* Collected data entries
☆ ☆ ☆ ☆ ☆ ☆ ☆

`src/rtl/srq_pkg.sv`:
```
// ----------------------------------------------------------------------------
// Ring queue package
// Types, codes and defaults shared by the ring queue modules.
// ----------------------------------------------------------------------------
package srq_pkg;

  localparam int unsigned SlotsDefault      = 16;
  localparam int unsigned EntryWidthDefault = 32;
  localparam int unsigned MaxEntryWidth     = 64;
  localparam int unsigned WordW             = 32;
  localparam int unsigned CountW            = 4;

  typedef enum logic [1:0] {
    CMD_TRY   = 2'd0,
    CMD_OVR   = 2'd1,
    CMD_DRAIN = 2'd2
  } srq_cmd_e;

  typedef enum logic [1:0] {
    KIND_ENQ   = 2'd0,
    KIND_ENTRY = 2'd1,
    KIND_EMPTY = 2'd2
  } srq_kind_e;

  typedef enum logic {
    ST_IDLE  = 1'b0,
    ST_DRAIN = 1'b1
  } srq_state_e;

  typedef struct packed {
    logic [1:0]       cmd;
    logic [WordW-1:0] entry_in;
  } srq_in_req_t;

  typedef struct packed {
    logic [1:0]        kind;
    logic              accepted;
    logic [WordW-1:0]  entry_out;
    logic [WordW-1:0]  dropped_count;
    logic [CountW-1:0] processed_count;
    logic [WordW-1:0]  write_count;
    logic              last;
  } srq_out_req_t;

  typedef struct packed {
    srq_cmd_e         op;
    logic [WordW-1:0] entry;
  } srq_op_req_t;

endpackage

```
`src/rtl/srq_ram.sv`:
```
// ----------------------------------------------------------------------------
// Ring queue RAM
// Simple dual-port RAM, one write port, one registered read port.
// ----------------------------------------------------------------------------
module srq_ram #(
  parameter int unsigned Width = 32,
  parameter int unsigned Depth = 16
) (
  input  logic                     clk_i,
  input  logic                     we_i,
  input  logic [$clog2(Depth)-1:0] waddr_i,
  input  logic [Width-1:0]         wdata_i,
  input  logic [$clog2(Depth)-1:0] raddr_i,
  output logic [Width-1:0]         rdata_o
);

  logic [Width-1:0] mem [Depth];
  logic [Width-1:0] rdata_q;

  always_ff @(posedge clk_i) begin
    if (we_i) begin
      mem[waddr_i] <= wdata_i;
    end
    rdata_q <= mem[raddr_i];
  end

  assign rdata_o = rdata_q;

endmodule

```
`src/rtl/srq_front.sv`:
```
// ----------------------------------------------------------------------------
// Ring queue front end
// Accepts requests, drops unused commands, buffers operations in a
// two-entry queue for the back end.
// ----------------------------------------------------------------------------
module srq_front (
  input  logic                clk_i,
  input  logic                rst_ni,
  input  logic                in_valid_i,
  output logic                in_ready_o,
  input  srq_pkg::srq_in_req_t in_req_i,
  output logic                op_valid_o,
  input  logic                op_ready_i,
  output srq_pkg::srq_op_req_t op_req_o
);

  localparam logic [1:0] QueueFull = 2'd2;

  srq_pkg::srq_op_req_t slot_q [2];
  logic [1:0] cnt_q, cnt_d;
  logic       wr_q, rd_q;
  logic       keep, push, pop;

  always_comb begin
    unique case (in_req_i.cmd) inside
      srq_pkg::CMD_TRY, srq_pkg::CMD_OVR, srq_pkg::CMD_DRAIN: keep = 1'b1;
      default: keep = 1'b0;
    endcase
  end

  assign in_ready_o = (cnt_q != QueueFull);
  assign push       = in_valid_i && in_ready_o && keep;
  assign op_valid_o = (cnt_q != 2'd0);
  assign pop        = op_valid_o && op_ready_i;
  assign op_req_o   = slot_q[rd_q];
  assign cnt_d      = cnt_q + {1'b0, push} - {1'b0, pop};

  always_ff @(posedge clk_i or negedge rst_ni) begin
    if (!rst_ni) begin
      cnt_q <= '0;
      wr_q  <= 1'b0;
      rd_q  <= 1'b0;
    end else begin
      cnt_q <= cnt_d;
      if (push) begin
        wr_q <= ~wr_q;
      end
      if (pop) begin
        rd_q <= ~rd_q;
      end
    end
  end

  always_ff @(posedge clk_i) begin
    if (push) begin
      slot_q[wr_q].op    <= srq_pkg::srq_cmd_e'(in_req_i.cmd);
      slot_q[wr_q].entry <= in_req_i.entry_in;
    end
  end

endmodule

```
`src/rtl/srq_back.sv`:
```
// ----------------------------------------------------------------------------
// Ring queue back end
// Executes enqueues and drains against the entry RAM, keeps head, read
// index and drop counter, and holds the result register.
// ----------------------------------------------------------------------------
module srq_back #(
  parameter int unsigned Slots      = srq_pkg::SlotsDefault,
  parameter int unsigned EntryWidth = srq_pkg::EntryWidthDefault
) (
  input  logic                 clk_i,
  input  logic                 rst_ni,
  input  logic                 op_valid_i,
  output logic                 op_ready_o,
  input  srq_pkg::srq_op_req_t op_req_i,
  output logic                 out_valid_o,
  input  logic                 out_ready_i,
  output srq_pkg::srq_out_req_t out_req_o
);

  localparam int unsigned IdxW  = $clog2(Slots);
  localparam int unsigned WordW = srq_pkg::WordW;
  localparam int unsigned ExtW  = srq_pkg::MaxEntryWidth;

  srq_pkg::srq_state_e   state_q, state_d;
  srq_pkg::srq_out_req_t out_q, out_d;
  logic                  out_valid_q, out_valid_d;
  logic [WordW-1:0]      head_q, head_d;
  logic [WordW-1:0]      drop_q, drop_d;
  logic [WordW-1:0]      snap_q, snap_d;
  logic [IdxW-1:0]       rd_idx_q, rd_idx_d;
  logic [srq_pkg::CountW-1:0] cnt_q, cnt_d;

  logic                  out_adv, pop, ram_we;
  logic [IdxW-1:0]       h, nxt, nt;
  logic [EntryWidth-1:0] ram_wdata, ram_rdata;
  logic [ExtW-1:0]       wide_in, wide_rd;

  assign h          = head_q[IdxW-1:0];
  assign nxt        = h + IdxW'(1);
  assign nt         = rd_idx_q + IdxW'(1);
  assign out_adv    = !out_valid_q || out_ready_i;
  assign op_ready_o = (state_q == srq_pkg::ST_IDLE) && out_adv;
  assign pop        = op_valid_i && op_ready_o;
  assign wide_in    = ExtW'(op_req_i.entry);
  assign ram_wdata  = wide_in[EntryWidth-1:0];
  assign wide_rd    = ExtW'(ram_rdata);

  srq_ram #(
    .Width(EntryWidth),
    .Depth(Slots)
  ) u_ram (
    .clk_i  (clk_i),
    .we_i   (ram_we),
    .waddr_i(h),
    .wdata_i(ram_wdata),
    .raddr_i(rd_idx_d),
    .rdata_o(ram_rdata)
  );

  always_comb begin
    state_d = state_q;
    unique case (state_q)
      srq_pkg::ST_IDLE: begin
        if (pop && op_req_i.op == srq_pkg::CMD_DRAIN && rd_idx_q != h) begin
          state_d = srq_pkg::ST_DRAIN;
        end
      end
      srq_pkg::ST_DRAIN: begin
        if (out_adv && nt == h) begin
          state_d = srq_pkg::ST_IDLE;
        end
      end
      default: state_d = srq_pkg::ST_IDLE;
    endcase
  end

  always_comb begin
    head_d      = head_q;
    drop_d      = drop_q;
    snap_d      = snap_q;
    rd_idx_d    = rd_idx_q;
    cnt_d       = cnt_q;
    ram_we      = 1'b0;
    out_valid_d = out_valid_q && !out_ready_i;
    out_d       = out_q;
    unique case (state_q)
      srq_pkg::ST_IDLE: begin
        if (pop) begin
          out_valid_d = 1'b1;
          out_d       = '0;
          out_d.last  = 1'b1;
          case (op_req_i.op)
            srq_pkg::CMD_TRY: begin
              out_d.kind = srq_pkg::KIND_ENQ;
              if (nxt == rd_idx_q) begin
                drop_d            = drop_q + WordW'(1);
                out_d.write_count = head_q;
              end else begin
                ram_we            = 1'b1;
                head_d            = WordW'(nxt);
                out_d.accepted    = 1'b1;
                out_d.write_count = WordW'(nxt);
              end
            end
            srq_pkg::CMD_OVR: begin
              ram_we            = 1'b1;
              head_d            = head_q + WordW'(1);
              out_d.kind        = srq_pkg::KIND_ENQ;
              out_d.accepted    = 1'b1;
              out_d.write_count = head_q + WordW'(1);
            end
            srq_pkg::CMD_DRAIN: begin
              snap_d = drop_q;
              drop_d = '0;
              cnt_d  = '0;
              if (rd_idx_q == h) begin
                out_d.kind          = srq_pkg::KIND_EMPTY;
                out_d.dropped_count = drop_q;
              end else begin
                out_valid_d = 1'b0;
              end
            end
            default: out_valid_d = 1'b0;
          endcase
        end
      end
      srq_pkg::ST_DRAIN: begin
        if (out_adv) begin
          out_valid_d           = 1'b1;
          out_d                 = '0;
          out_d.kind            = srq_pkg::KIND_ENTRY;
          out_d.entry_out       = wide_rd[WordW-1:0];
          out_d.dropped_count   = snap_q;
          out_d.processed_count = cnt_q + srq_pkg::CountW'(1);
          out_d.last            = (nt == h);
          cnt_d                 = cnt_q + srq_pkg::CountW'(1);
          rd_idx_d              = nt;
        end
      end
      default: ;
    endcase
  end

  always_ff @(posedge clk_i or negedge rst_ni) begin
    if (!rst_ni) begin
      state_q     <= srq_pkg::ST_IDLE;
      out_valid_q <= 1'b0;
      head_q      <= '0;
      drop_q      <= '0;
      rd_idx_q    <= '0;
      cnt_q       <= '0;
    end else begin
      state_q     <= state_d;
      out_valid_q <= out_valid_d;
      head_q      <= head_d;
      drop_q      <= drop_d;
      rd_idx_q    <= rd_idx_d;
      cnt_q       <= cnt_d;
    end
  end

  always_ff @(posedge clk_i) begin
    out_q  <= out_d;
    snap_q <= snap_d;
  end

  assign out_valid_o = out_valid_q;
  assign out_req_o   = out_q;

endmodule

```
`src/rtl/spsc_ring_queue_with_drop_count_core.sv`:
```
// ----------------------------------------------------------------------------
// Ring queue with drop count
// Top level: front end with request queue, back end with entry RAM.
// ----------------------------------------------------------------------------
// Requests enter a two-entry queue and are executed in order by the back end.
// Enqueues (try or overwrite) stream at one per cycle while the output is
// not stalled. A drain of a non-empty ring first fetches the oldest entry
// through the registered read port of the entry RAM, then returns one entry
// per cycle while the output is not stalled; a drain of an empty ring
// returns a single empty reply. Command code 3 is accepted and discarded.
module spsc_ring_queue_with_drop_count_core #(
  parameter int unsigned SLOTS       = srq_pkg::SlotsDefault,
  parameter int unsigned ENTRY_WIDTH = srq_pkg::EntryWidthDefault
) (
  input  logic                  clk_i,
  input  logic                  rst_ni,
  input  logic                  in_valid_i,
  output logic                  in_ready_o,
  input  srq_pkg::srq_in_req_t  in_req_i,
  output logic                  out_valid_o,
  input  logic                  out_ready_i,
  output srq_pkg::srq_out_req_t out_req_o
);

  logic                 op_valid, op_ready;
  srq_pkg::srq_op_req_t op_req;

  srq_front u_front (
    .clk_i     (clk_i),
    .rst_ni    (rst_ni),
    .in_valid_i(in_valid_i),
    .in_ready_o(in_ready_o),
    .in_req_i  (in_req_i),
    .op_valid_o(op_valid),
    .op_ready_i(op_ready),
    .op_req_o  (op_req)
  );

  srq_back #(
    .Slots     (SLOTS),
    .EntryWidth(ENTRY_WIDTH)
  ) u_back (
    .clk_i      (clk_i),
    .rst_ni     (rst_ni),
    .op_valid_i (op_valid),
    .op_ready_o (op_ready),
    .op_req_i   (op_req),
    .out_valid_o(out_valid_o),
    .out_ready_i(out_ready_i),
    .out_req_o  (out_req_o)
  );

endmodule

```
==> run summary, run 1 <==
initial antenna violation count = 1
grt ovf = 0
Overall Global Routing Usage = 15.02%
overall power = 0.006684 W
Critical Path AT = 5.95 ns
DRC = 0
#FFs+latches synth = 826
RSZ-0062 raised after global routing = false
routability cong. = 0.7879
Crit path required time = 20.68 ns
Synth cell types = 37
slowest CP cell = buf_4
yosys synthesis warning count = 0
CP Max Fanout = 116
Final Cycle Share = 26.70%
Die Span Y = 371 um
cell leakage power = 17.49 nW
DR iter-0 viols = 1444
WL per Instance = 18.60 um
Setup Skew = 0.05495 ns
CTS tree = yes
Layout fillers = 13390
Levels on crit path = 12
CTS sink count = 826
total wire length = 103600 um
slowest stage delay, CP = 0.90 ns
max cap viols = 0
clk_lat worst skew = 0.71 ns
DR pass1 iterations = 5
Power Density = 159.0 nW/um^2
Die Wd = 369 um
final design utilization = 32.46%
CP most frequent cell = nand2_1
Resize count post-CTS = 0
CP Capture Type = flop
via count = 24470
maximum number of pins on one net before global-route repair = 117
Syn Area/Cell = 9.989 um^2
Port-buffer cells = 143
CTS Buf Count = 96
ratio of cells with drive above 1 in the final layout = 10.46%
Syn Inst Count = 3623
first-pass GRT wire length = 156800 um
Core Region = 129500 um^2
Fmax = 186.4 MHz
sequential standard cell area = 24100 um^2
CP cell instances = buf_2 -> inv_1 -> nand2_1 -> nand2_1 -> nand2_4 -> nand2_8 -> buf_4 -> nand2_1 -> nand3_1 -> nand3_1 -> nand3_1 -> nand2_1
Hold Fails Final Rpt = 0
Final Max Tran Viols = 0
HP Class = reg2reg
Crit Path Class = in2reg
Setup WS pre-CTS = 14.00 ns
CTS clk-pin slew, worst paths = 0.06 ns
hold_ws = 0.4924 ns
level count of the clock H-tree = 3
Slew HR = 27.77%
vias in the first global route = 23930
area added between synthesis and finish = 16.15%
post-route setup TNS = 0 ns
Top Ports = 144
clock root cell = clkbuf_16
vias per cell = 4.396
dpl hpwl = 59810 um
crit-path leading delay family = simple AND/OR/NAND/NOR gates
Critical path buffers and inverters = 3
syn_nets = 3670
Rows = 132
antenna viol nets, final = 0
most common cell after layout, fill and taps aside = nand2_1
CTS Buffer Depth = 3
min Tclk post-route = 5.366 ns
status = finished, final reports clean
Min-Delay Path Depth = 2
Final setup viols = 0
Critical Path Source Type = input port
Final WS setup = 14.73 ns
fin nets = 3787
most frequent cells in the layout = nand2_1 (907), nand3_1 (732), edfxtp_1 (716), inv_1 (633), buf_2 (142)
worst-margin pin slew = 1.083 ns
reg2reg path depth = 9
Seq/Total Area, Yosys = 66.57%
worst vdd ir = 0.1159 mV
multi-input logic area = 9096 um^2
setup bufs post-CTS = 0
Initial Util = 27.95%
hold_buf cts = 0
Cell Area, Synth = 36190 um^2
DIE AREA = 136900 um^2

☆ ☆ ☆ ☆ ☆ ☆ ☆

* Exercise
Would you please return all lines of the data that include the word "stalled"?

* Written response
// not stalled. A drain of a non-empty ring first fetches the oldest entry
// per cycle while the output is not stalled; a drain of an empty ring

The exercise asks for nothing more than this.